Stored data entries:
<file path="src/rtl/iterative_divider_if.sv">
// Start/done divide handshake bundle: operands and controls in, registered results out.
interface iterative_divider_if #(parameter int WIDTH = 64);
  logic             start;
  logic             is_signed;
  logic [WIDTH-1:0] dividend;
  logic [WIDTH-1:0] divisor;
  logic             flush;
  logic             ready;
  logic             done;
  logic [WIDTH-1:0] quotient;
  logic [WIDTH-1:0] remainder;
  logic             div_by_zero;

  modport master (
    output start, is_signed, dividend, divisor, flush,
    input  ready, done, quotient, remainder, div_by_zero
  );

  modport slave (
    input  start, is_signed, dividend, divisor, flush,
    output ready, done, quotient, remainder, div_by_zero
  );
endinterface

</file>
<file path="src/rtl/iterative_divider.sv">
// Radix-2 restoring divider, one quotient bit per cycle, ARMv8 UDIV/SDIV semantics
// (x/0 = 0 with remainder = dividend, MIN/-1 = MIN).
module iterative_divider #(
  parameter int WIDTH = 64
) (
  input  logic            clk,
  input  logic            reset_n,
  iterative_divider_if.slave bus
);
  localparam int CNT_W = $clog2(WIDTH) + 1;

  typedef enum logic [2:0] {IDLE, PREP, ITER, FIX, DONE} state_t;

  state_t           state;
  logic [WIDTH-1:0] a_r, b_r;
  logic             sgn_r, q_sign, r_sign;
  logic [WIDTH-1:0] quo, dvs;
  logic [WIDTH:0]   rem;
  logic [CNT_W-1:0] cnt;
  logic             ready, done, div_by_zero;
  logic [WIDTH-1:0] quotient, remainder;

  logic [WIDTH-1:0] a_mag, b_mag, q_fix, r_fix;
  logic [WIDTH+1:0] diff;
  logic             borrow;

  // MIN's magnitude fits as an unsigned WIDTH-bit value, so plain negation suffices.
  assign a_mag  = (sgn_r && a_r[WIDTH-1]) ? -a_r : a_r;
  assign b_mag  = (sgn_r && b_r[WIDTH-1]) ? -b_r : b_r;
  assign diff   = {rem, quo[WIDTH-1]} - {2'b00, dvs};
  assign borrow = diff[WIDTH+1];
  assign q_fix  = q_sign ? -quo : quo;
  assign r_fix  = r_sign ? -rem[WIDTH-1:0] : rem[WIDTH-1:0];

  always_ff @(posedge clk or negedge reset_n) begin
    if (!reset_n) begin
      state       <= IDLE;
      a_r         <= '0;
      b_r         <= '0;
      sgn_r       <= 1'b0;
      q_sign      <= 1'b0;
      r_sign      <= 1'b0;
      quo         <= '0;
      dvs         <= '0;
      rem         <= '0;
      cnt         <= '0;
      ready       <= 1'b1;
      done        <= 1'b0;
      quotient    <= '0;
      remainder   <= '0;
      div_by_zero <= 1'b0;
    end else begin
      done <= 1'b0;
      if (bus.flush && state != IDLE) begin
        state <= IDLE;
        ready <= 1'b1;
      end else begin
        case (state)
          IDLE: if (bus.start && !bus.flush) begin
            a_r   <= bus.dividend;
            b_r   <= bus.divisor;
            sgn_r <= bus.is_signed;
            ready <= 1'b0;
            state <= PREP;
          end
          PREP: begin
            quo    <= a_mag;
            dvs    <= b_mag;
            rem    <= '0;
            cnt    <= CNT_W'(WIDTH);
            q_sign <= sgn_r & (a_r[WIDTH-1] ^ b_r[WIDTH-1]);
            r_sign <= sgn_r & a_r[WIDTH-1];
            if (b_r == '0) begin
              quotient    <= '0;
              remainder   <= a_r;
              div_by_zero <= 1'b1;
              done        <= 1'b1;
              state       <= DONE;
            end else begin
              state <= ITER;
            end
          end
          ITER: begin
            // Restore by keeping the shifted value when the trial subtract borrows.
            rem   <= borrow ? {rem[WIDTH-1:0], quo[WIDTH-1]} : diff[WIDTH:0];
            quo   <= {quo[WIDTH-2:0], ~borrow};
            cnt   <= cnt - CNT_W'(1);
            if (cnt == CNT_W'(1)) state <= FIX;
          end
          FIX: begin
            quotient    <= q_fix;
            remainder   <= r_fix;
            div_by_zero <= 1'b0;
            done        <= 1'b1;
            state       <= DONE;
          end
          DONE: begin
            ready <= 1'b1;
            state <= IDLE;
          end
          default: begin
            ready <= 1'b1;
            state <= IDLE;
          end
        endcase
      end
    end
  end

  assign bus.ready       = ready;
  assign bus.done        = done;
  assign bus.quotient    = quotient;
  assign bus.remainder   = remainder;
  assign bus.div_by_zero = div_by_zero;
endmodule

</file>
<file path="src/flat_wrapper.sv">
// flat-port wrapper written by rule: the top's interface ports become plain ports
module iterative_divider_flat 
#(
  parameter int WIDTH = 64
)
  (clk, reset_n, bus_start, bus_is_signed, bus_dividend, bus_divisor, bus_flush, bus_ready, bus_done, bus_quotient, bus_remainder, bus_div_by_zero);
  iterative_divider_if #(.WIDTH(WIDTH)) bus_i ();
  input  logic clk;
  input  logic reset_n;
  input wire logic [$bits(bus_i.start)-1:0] bus_start;
  input wire logic [$bits(bus_i.is_signed)-1:0] bus_is_signed;
  input wire logic [$bits(bus_i.dividend)-1:0] bus_dividend;
  input wire logic [$bits(bus_i.divisor)-1:0] bus_divisor;
  input wire logic [$bits(bus_i.flush)-1:0] bus_flush;
  output wire logic [$bits(bus_i.ready)-1:0] bus_ready;
  output wire logic [$bits(bus_i.done)-1:0] bus_done;
  output wire logic [$bits(bus_i.quotient)-1:0] bus_quotient;
  output wire logic [$bits(bus_i.remainder)-1:0] bus_remainder;
  output wire logic [$bits(bus_i.div_by_zero)-1:0] bus_div_by_zero;
  assign bus_i.start = bus_start;
  assign bus_i.is_signed = bus_is_signed;
  assign bus_i.dividend = bus_dividend;
  assign bus_i.divisor = bus_divisor;
  assign bus_i.flush = bus_flush;
  assign bus_ready = bus_i.ready;
  assign bus_done = bus_i.done;
  assign bus_quotient = bus_i.quotient;
  assign bus_remainder = bus_i.remainder;
  assign bus_div_by_zero = bus_i.div_by_zero;
  iterative_divider #(.WIDTH(WIDTH)) u_core (.clk(clk), .reset_n(reset_n), .bus(bus_i));
endmodule
</file>
<file path="config.mk">
export PLATFORM = sky130hd
export DESIGN_NAME = iterative_divider_flat
export DESIGN_NICKNAME = d
export VERILOG_FILES = /design/src/rtl/iterative_divider_if.sv /design/src/rtl/iterative_divider.sv /design/src/flat_wrapper.sv
export SDC_FILE = /design/constraint.sdc
export NUM_CORES = 1
export LEC_CHECK = 0
export BUFFER_PORTS_ARGS = -buffer_cell sky130_fd_sc_hd__buf_4
export CORE_AREA = 2 2 193 337
export DETAILED_ROUTE_END_ITERATION = 6
export DIE_AREA = 0 0 195 339
export PLACE_DENSITY = 0.65
export SLEW_MARGIN = 20
export SYNTH_ARGS = -nofsm -noshare
export SYNTH_HDL_FRONTEND = slang
export SYNTH_SLANG_ARGS = --single-unit
</file>
<file path="constraint.sdc">
create_clock -name clk -period 3.7 [get_ports clk]
set_input_delay 0.185 -clock clk [delete_from_list [all_inputs] [get_ports clk]]
set_output_delay 0.185 -clock clk [all_outputs]
set_load 0.01 [all_outputs]
</file>
* Word-level counts from Yosys, hierarchy flattened
Cells that the tools add are included.
** Storage, ports and cells
- Output and inout port bits :: 131
- Bits in registers :: 465
- Word-level logic and storage cells :: 76
** Cells by class
- Mux-type cells :: 25
- Reductions and logical operators :: 17
- Add/sub/neg operators :: 6
- Bitwise operators :: 5
- Eq/ne operators :: 8
** Operator list (count)
- two-way mux 64 bit :: 6
- one-hot mux 64 bit (2 select lines) :: 3
- negation 64 bit :: 4
- one-hot mux 65 bit (2 select lines) :: 1
- subtractor 66 x 64 -> 66 bit :: 1
- two-way mux 65 bit :: 1
- zero test 64 bit :: 1
- one-hot mux 7 bit (2 select lines) :: 1
- two-way mux 3 bit :: 4
- one-hot mux 3 bit (4 select lines) :: 1
- AND reduction 2 bit :: 4
- == test 7 x 1 -> 1 bit (second input constant) :: 1
- subtractor 7 x 1 -> 7 bit (second input constant) :: 1
- == test 3 x 2 -> 1 bit (second input constant) :: 2
- != test 3 x 1 -> 1 bit (second input constant) :: 2
- one-hot mux 1 bit (2 select lines) :: 3
- AND reduction 3 bit :: 2
- two-way mux 1 bit :: 5
- logical AND 1 bit :: 4
- != test 2 x 1 -> 1 bit (second input constant) :: 2
- nonzero test 2 bit :: 2
- == test 3 x 1 -> 1 bit (second input constant) :: 1
- zero test 3 bit :: 1
- nonzero test 3 bit :: 1
- 5 further kinds :: 7

* Depth between registers and ports, before layout
Gate-level depths: netlist of the first run.
- Word-level depth :: 5
- Mapped depth :: 15
- Depth with buffers taken out :: 14

* Worst setup path before layout of the first run
No wires, ideal clock.
- Kind :: register -> register
- From :: register u_core.rem[12]
- To :: register u_core.rem[59]
- Clock period less this slack :: 3.640 ns
- Setup time :: 0.131 ns
- Data required time :: 3.569 ns
- Arrival time :: 3.509 ns
- Stages on the path, launching flop included :: 14
- Slack :: 0.060 ns
- Path buffers :: 3
- Cells stage by stage :: dfrtp_1 > ha_1 > clkbuf_1 > nand4_1 > nor3_1 > a21oi_1 > a2111oi_0 > o2111ai_1 > mux2_2 > or2_2 > clkbuf_1 > clkbuf_1 > a32oi_1 > o21ai_0
** On the way
- Longest elaborated chain between the ends :: 3
** Ends and longest elaborated chain
- start, declared :: line iterative_divider.sv:18 : logic [WIDTH:0] rem;
- start signal, assigned :: line iterative_divider.sv:85 : rem <= borrow ? {rem[WIDTH-1:0], quo[WIDTH-1]} : diff[WIDTH:0];
- subtractor 66 x 64 -> 66 bit :: line iterative_divider.sv:30 : assign diff = {rem, quo[WIDTH-1]} - {2'b00, dvs};
- two-way mux 65 bit :: line iterative_divider.sv:85
- one-hot mux 65 bit (2 select lines) :: line iterative_divider.sv:58 : case (state)
Every way passes these cells.
A chain may end at the register's enable or synchronous reset.

* Worst setup path in the final report of the first run
- From :: register u_core.quo[0]
- To :: register u_core.quotient[61], in the netlist u_core.bus.quotient[61]
** On the way
- Longest elaborated chain between the ends :: 3
** Ends and longest elaborated chain
- start, declared :: line iterative_divider.sv:17 : logic [WIDTH-1:0] quo, dvs;
- start signal, assigned :: line iterative_divider.sv:67 : quo <= a_mag;
- start signal, assigned :: line iterative_divider.sv:86 : quo <= {quo[WIDTH-2:0], ~borrow};
- negation 64 bit :: line iterative_divider.sv:32 : assign q_fix = q_sign ? -quo : quo;
- two-way mux 64 bit :: line iterative_divider.sv:32
- one-hot mux 64 bit (2 select lines) :: line iterative_divider.sv:58
- end signal, assigned :: line iterative_divider.sv:91 : quotient <= q_fix;
- end, declared :: line iterative_divider.sv:21 : logic [WIDTH-1:0] quotient, remainder;
Every way passes these cells.

==> results of run 1 <==
## routing by layer
layer / part of all wire (%) / up-vias / track usage [%]
met5: 0.013 / - / 0
met4: 4.5 / 2 / 11.3
met3: 3.4 / 182 / 2.40
met2: 51 / 568 / 46.6
met1: 41 / 12000 / 30.9
li1: - / 12300 / -
## flip-flops by register name (all words and copies together) (netlist names)
| register | flops |
|---|---|
| u_core.rem | 65 |
| u_core.a_r | 64 |
| u_core.b_r | 64 |
| u_core.bus.quotient | 64 |
| u_core.bus.remainder | 64 |
| u_core.dvs | 64 |
| u_core.quo | 64 |
| u_core.cnt | 7 |
| u_core.state | 3 |
| u_core.bus.div_by_zero | 1 |
| u_core.bus.done | 1 |
| u_core.bus.ready | 1 |
| u_core.q_sign | 1 |
| u_core.r_sign | 1 |
| u_core.sgn_r | 1 |
## layout make-up
cell class / count / area (µm²)
Multi-Input combinational cell: 2438 / 15800
Tap cell: 806 / 1010
Fill cell: 5813 / 27200
Inverter: 104 / 390
Clock inverter: 19 / 279
Clock buffer: 65 / 1350
Sequential cell: 465 / 11600
Timing Repair Buffer: 665 / 5530
## cell usage in the layout (no fill, tap or decap), drive strengths merged, types with 12 or more instances in the layout
cell type    netlist  final
a21o              40     40
a21oi            258    258
a31oi             19     19
a32oi             12     12
buf               20    533
clkbuf           175     65
dfrtp            464    464
dlygate4sd3        0    132
ha                70     70
inv              103    108
mux2             131    131
mux2i             54     54
nand2            429    429
nand2b            19     19
nand3             30     30
nand4             30     30
nor2             202    202
nor2b             13     13
nor3              58     58
nor4              25     25
o211ai            13     13
o21ai            383    383
o21bai            18     18
o31ai            109    109
o41ai             26     26
or2               15     15
or3               54     54
or4               29     29
xnor2            126    126
xor2             175    175
## worst min path at each step
stage	cells after the start	endpoint	slack, ns
6_report	2	u_core.dvs[10]	0.14
5_1_grt	2	u_core.dvs[10]	0.19
4_1_cts	2	u_core.dvs[4]	0.15
3_5_place_dp	1	u_core.b_r[10]	0.19
3_3_place_gp	1	u_core.b_r[10]	0.18
2_1_floorplan	0	u_core.a_r[0]	-0.11
## power groups by stage
stage	Combinational, mW	Sequential [mW]	Clock, mW
final	17.4	8.51	5.15
after global routing	19.2	8.75	5.45
after CTS	17.1	8.45	5.25
after detailed placement	16.8	8.54	0
after global placement	16.7	8.48	0
after floorplan	10.6	8.17	0
## critical path, stage by stage, from the launching register on
cell      delay [ns]
dfrtp_1         0.40
or3_4           0.38
or4_4           0.50
or3_4           0.43
or2_4           0.29
or4_4           0.49
nand2b_4        0.16
or3_4           0.40
o41ai_4         0.24
xor2_1          0.19
o31ai_1         0.08
## per-stage QoR
step,hold WS (ns),area [µm²],utilization [%],TNS (ns)
6_report,0.138,36000,56.9,-0.00460
5_1_grt,0.187,36000,56.9,-0.686
4_1_cts,0.152,35700,56.5,0
3_5_place_dp,0.188,32700,51.7,-5.12
3_3_place_gp,0.183,32700,51.7,-1.44
2_1_floorplan,-0.111,28200,-,0
## repair_timing
item	in CTS	in global routing
setup endpoints to repair	111	196
gates resized for setup	12	59
pin swaps	1	8
hold endpoints to repair	189	0
hold buffers	132	0
buffers inserted	1	2
## logic make-up after synthesis
group,share of synthesized area [%]
compound gates,19.5
xor+xnor,9.35
fa+ha+maj,3.18
buf+inv,4.05
flops,41.3
mux,7.15
simple gates,15.5
==> results.sh, run 1 <==
export IMPL_synth_seq_cells=465
export IMPL_vias=25100
export IMPL_synth_edff_count=0
export IMPL_reg2regPathDepth=10
export IMPL_ir_drop_v=0.000549
export IMPL_p_int_mw=17.6
export IMPL_antenna_cells=0
export IMPL_hp_class="in2async"
export IMPL_initial_core_util_pct=44.6
export IMPL_hold_viol_final=0
export IMPL_cp_end_kind="flip-flop"
export IMPL_crit_path_start_kind="flip-flop"
export IMPL_post_place_ws_ns=-0.111
export IMPL_cts_buffer_depth=3
export IMPL_syn_cell_area_um2=28200
export IMPL_ys_warn_count=0
export IMPL_synth_area_top_cells="dfrtp_1, o21ai_0, nand2_1"
export IMPL_cts_num_sinks=465
export IMPL_io_pins=264
export IMPL_slew_headroom_pct=37.1
export IMPL_root_buffer="clkbuf_16"
export IMPL_synth_cells=3202
export IMPL_maxCapViolCount=0
export IMPL_grt_max_degree=137
export IMPL_core_area_um2=63200
export IMPL_viasPerCell=5.49
export IMPL_max_freq_mhz=270
export IMPL_netSwitchingFraction_pct=43.3
export IMPL_crit_fanout=5
export IMPL_finalCritPeriodShare_pct=100
export IMPL_synth_cell_types=76
export IMPL_seq_power_share_pct=27.4
export IMPL_yosysTopAreaCellShare_pct=41.2
export IMPL_worstSetupPathType="reg2reg"
export IMPL_clock_latency_ns=0.60
export IMPL_htree_levels=2
export IMPL_synth_nets=3406
export IMPL_violations="negative setup slack"
export IMPL_arrival_ns=4.16
export IMPL_fin_nets=3924
export IMPL_skew_ns=0.0123
export IMPL_grt_pass1_vias=24900
export IMPL_fin_crit_ns=3.70
export IMPL_antenna_found_initial=1
export IMPL_timing_rr_start="u_core.quo[0]"
export IMPL_clkPwrFrac_pct=16.6
export IMPL_leakage_nw=16.1
export IMPL_power_switching_mw=13.4
export IMPL_worst_slew_pin_transition_ns=0.943
export IMPL_wl_um=85400
export IMPL_setup_viol=1
export IMPL_cts_tree="done"
export IMPL_status="finished with violations"
export IMPL_grt_overflow=0
export IMPL_drc=0
export IMPL_first_pass_iters=5
export IMPL_clkTransAtPathRegs_ns=0.07
export IMPL_rsz0062_at_grt="yes"
export IMPL_grt_pass1_wl_um=137000
export IMPL_cts_inserted_buffers=46
export IMPL_synth_avg_cell_area_um2=8.81
export IMPL_synth_most_common_cell="dfrtp_1"
export IMPL_dieArea_um2=66100
export IMPL_wl_per_cell_um=18.7
export IMPL_die_y_um=339
export IMPL_dr_first_iter_drc_count=1211
export IMPL_finalPower_mw=31.0
export IMPL_power_density_nw_per_um2=862
export IMPL_io_buffers=263
export IMPL_layout_setup_ws_ns=-0.00460
export IMPL_grt_usage_pct=25.8
export IMPL_cp_required_ns=4.15
export IMPL_drive_gt1_share_pct=22.2
export IMPL_crit_path_end="u_core.bus.quotient[61]"
export IMPL_synthTopCellsByCount="dfrtp_1, nand2_1, o21ai_0"
export IMPL_placedCellCount=4343
export IMPL_timing_rr_end="u_core.bus.quotient[61]"
export IMPL_final_cells=4562
export IMPL_synth_top_flop_cell="dfrtp_1"
export IMPL_synth_async_reset_ratio_pct=100
export IMPL_startpoint="u_core.quo[0]"
export IMPL_ant_nets=0
export IMPL_slew_viol_final=0
export IMPL_dpl_hpwl_um=65100
export IMPL_num_rows=122
export IMPL_area_growth_pct=27.6
export IMPL_die_w_um=195
export IMPL_synth_seq_area_share_pct=41.3
export IMPL_combPwrFrac_pct=56.0
export IMPL_yosys_area_top_type="dfrtp_1"
export IMPL_r2r_setup_slack_ns=-0.005
export IMPL_gp_congestion=0.917
Note: power is estimated with default switching activity, not from simulation.
==> inputs of run 2 (changes only) <==
--- a/config.mk
+++ b/config.mk
@@ -5,12 +5,11 @@
 export SDC_FILE = /design/constraint.sdc
 export NUM_CORES = 1
 export LEC_CHECK = 0
+export ABC_AREA = 1
 export BUFFER_PORTS_ARGS = -buffer_cell sky130_fd_sc_hd__buf_4
-export CORE_AREA = 2 2 193 337
+export CORE_AREA = 2 2 211 369
 export DETAILED_ROUTE_END_ITERATION = 6
-export DIE_AREA = 0 0 195 339
-export PLACE_DENSITY = 0.65
-export SLEW_MARGIN = 20
+export DIE_AREA = 0 0 213 371
 export SYNTH_ARGS = -nofsm -noshare
 export SYNTH_HDL_FRONTEND = slang
 export SYNTH_SLANG_ARGS = --single-unit
==> results.sh, run 2 <==
export IMPL_synth_nets=5356
export IMPL_slew_viol_final=0
export IMPL_dieArea_um2=79000
export IMPL_synth_area_top_cells="dfrtp_1, nand2_1, inv_1"
export IMPL_clkTransAtPathRegs_ns=0.06
export IMPL_synth_seq_cells=465
export IMPL_setup_viol=0
export IMPL_core_area_um2=76000
export IMPL_startpoint="u_core.rem[3]"
export IMPL_ant_nets=0
export IMPL_grt_pass1_vias=35200
export IMPL_multiInputGateArea_um2=18900
export IMPL_slew_headroom_pct=40.3
export IMPL_leakage_nw=21.0
export IMPL_num_rows=134
export IMPL_tns_ns=0
export IMPL_layout_setup_ws_ns=0.336
export IMPL_antenna_cells=0
export IMPL_cts_num_sinks=465
export IMPL_root_buffer="clkbuf_16"
export IMPL_post_place_ws_ns=0.442
export IMPL_synth_cell_types=53
export IMPL_htree_levels=2
export IMPL_cp_required_ns=4.23
export IMPL_die_y_um=371
export IMPL_ys_warn_count=0
export IMPL_timing_rr_end="u_core.rem[4]"
export IMPL_power_switching_mw=14.6
export IMPL_status="finished clean"
export IMPL_synth_cells=5152
export IMPL_gp_congestion=1.06
export IMPL_netSwitchingFraction_pct=48.5
export IMPL_seq_power_share_pct=30.7
export IMPL_dr_first_iter_drc_count=2408
export IMPL_first_pass_iters=6
export IMPL_syn_cell_area_um2=33900
export IMPL_dpl_hpwl_um=115000
export IMPL_hold_viol_final=0
export IMPL_crit_fanout=39
export IMPL_skew_ns=0.0277
export IMPL_rsz0062_at_grt="no"
export IMPL_utilization_pct=52.9
export IMPL_p_int_mw=15.5
export IMPL_n_fill_cell=7871
export IMPL_worstSetupPathType="reg2reg"
export IMPL_synth_seq_area_share_pct=34.3
export IMPL_wl_per_cell_um=21.8
export IMPL_fin_crit_ns=3.36
export IMPL_grt_overflow=0
export IMPL_seq_area_um2=11600
export IMPL_synth_top_flop_cell="dfrtp_1"
export IMPL_finalCritPeriodShare_pct=90.9
export IMPL_combPwrFrac_pct=51.1
export IMPL_wl_um=143000
export IMPL_yosys_area_top_type="dfrtp_1"
export IMPL_yosysTopAreaCellShare_pct=34.2
export IMPL_synth_async_reset_ratio_pct=100
export IMPL_final_common_cell="nand2_1"
export IMPL_cts_setup_buffers=0
export IMPL_cts_buffer_depth=3
export IMPL_crit_path_end="u_core.rem[4]"
export IMPL_grt_usage_pct=36.4
export IMPL_area_growth_pct=18.4
export IMPL_largest_reg_flops=65
export IMPL_drc=0
export IMPL_arrival_ns=3.89
export IMPL_reg2regPathDepth=16
export IMPL_cts_inserted_buffers=49
export IMPL_synth_most_common_cell="nand2_1"
export IMPL_grt_max_degree=133
export IMPL_timing_rr_start="u_core.rem[3]"
export IMPL_power_density_nw_per_um2=750
export IMPL_io_buffers=263
export IMPL_antenna_found_initial=1
export IMPL_r2r_setup_slack_ns=0.34
export IMPL_initial_core_util_pct=44.7
export IMPL_maxCapViolCount=0
export IMPL_top_register="u_core.rem"
export IMPL_die_w_um=213
export IMPL_grt_pass1_wl_um=213000
export IMPL_cts_tree="done"
export IMPL_ir_drop_v=0.000496
export IMPL_cp_end_kind="flip-flop"
export IMPL_synth_edff_count=0
export IMPL_hp_class="in2async"
export IMPL_worst_slew_pin_transition_ns=0.892
export IMPL_io_pins=264
export IMPL_synth_avg_cell_area_um2=6.59
export IMPL_max_freq_mhz=297
export IMPL_fin_nets=5700
export IMPL_viasPerCell=5.31
export IMPL_drive_gt1_share_pct=11.0
export IMPL_synthTopCellsByCount="nand2_1, inv_1, nor2_1"
export IMPL_final_cell_mix="nand2_1, inv_1, nor2_1"
export IMPL_vias=34800
export IMPL_clock_latency_ns=0.65
export IMPL_crit_path_start_kind="flip-flop"
export IMPL_clkPwrFrac_pct=18.2
[run 2: cell count changes after synthesis, sizes merged, moves of 54 or more]
cell	before	now
mux2i	54	0
nand3	30	464
o31ai	109	12
xnor2	126	36
nand2	429	1624
buf	20	80
mux2	131	44
clkbuf	175	93
nor2	202	575
or3	54	0
inv	103	684
o21ai	383	318
[run 2: what timing repair did]
item,4_1_cts,5_1_grt
endpoints found under the hold margin,217,0
resized for setup,0,0
hold buffers,132,0
[run 2: final cells by class]
cell class	count	share of cell area, %
Clock buffer	67	3.60
Clock inverter	25	0.831
Inverter	689	6.44
Multi-Input combinational cell	3825	47.0
Sequential cell	465	29.0
Tap cell	1020	3.18
Timing Repair Buffer	466	10.0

## Assignment
Reproduce only the lines above, starting at the line with "- Slack :: 0.060 ns" and ending at the line with "- end signal, assigned", exactly as written.

## Worked solution
- Slack :: 0.060 ns
- Path buffers :: 3
- Cells stage by stage :: dfrtp_1 > ha_1 > clkbuf_1 > nand4_1 > nor3_1 > a21oi_1 > a2111oi_0 > o2111ai_1 > mux2_2 > or2_2 > clkbuf_1 > clkbuf_1 > a32oi_1 > o21ai_0
** On the way
- Longest elaborated chain between the ends :: 3
** Ends and longest elaborated chain
- start, declared :: line iterative_divider.sv:18 : logic [WIDTH:0] rem;
- start signal, assigned :: line iterative_divider.sv:85 : rem <= borrow ? {rem[WIDTH-1:0], quo[WIDTH-1]} : diff[WIDTH:0];
- subtractor 66 x 64 -> 66 bit :: line iterative_divider.sv:30 : assign diff = {rem, quo[WIDTH-1]} - {2'b00, dvs};
- two-way mux 65 bit :: line iterative_divider.sv:85
- one-hot mux 65 bit (2 select lines) :: line iterative_divider.sv:58 : case (state)
Every way passes these cells.
A chain may end at the register's enable or synchronous reset.

* Worst setup path in the final report of the first run
- From :: register u_core.quo[0]
- To :: register u_core.quotient[61], in the netlist u_core.bus.quotient[61]
** On the way
- Longest elaborated chain between the ends :: 3
** Ends and longest elaborated chain
- start, declared :: line iterative_divider.sv:17 : logic [WIDTH-1:0] quo, dvs;
- start signal, assigned :: line iterative_divider.sv:67 : quo <= a_mag;
- start signal, assigned :: line iterative_divider.sv:86 : quo <= {quo[WIDTH-2:0], ~borrow};
- negation 64 bit :: line iterative_divider.sv:32 : assign q_fix = q_sign ? -quo : quo;
- two-way mux 64 bit :: line iterative_divider.sv:32
- one-hot mux 64 bit (2 select lines) :: line iterative_divider.sv:58
- end signal, assigned :: line iterative_divider.sv:91 : quotient <= q_fix;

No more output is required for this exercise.